Ferialjob: Zuverdienstgrenze beachten!

Die Ferienzeit ist gerade für Schüler und Studenten ideal, um ihr Taschengeld aufzubessern. Arbeiten die eigenen Kinder jedoch mehr, müssen Zuverdienstgrenzen beachtet werden.

Wenn das eigene Kind neben der Schule oder dem Studium arbeiten will, freuen sich die meisten Eltern. Die AK macht aber auf die geltenden Zuverdienstgrenzen bei Ferialjobs aufmerksam: „Ein Zuviel an Einkommen führt zu einer Rückzahlung des Kinderabsetzbetrages und der Familienbeihilfe.“ In diesem Fall müssen die Beträge für das gesamte Kalenderjahr zurückgezahlt werden.

Bis 18 keine Zuverdienstgrenze

Bis zum 18. Lebensjahr können alle Sprösslinge beliebig viel verdienen. Ab dem 18. Geburtstag darf das Jahreseinkommen* des darauf folgenden Kalenderjahres jedoch nicht mehr als 10.000 Euro (bis 31.12.2010 lag die Zuverdienstgrenze bei 9.000 Euro) betragen. Dabei ist es egal, in welchem Zeitraum das Geld verdient wurde.

Dieser Betrag setzt sich aus allen steuerpflichtigen Einkünften zusammen. Davon ausgenommen sind: Lehrlingsentschädigungen, Waisenpensionen, steuerfreie Bezüge, wie zum Beispiel Stipendien sowie endbesteuerte Bezüge, beispielsweise Zinsen.

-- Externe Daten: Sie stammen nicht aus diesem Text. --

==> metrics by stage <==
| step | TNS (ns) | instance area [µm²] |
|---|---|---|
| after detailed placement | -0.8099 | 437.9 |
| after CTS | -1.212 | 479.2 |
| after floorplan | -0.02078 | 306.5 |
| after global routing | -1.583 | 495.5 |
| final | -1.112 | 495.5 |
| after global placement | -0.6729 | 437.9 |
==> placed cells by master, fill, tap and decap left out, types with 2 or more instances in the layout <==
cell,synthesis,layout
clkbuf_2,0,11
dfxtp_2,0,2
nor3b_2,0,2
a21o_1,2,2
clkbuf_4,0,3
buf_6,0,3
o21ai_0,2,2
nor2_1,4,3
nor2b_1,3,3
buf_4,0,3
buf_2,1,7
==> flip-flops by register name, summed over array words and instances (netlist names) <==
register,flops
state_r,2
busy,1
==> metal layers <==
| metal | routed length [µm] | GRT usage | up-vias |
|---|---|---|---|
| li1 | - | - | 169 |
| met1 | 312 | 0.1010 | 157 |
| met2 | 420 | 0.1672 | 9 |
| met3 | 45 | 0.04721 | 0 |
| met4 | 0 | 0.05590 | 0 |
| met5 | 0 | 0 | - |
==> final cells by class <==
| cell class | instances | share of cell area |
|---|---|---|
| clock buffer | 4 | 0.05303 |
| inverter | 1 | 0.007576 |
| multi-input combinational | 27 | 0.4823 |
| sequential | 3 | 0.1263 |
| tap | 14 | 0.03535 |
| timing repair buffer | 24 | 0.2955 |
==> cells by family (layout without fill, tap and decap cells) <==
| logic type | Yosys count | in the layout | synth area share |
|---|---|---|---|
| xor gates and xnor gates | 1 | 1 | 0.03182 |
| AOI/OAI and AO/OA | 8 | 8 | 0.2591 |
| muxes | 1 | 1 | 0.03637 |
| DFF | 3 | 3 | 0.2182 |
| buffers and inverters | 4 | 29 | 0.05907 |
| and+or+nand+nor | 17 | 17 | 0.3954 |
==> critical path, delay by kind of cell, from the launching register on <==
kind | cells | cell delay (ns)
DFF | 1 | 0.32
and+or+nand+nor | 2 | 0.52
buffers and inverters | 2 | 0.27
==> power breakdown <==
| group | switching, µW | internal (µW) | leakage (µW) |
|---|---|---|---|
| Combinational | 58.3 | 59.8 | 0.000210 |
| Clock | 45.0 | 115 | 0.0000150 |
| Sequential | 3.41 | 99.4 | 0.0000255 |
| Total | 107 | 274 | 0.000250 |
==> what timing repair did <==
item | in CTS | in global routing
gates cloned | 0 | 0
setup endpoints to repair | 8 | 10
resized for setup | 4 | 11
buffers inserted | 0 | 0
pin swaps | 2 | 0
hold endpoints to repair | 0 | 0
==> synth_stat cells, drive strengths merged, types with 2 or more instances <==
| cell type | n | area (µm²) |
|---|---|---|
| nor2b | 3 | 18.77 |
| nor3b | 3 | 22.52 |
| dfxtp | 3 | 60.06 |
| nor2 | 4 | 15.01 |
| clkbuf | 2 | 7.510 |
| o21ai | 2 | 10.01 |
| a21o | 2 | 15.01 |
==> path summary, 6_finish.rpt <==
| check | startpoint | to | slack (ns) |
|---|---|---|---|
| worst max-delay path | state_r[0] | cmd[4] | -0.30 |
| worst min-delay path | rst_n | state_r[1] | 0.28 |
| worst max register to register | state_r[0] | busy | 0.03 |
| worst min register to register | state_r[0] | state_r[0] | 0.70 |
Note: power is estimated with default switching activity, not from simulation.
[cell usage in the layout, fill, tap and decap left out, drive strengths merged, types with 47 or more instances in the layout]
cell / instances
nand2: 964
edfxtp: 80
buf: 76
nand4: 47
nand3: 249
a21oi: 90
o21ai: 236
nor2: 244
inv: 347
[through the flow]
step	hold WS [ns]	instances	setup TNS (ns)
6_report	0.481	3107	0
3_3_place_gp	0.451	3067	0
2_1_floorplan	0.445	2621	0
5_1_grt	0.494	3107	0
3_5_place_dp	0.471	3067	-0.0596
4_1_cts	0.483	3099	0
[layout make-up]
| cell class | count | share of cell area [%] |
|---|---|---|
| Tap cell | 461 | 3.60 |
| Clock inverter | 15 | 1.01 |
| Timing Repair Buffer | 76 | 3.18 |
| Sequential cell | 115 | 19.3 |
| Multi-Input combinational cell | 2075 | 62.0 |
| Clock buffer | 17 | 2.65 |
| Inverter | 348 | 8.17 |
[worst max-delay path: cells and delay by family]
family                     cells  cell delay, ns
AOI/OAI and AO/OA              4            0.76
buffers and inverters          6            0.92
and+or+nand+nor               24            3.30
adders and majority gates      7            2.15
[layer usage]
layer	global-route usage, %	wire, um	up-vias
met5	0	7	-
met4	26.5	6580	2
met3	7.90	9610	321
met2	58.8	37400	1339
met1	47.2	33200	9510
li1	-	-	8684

Sollte das Kind dennoch mehr verdienen, sind die Eltern verpflichtet, das Überschreiten der Einkommensgrenze sofort dem Finanzamt zu melden.

*) Lohnsteuerpflichtiges Einkommen = Jahresbruttolohn abzüglich Sonderzahlungen, SV-Beiträge, Werbungskosten von mindestens 132 Euro sowie Sonderausgaben von mindestens 60 Euro.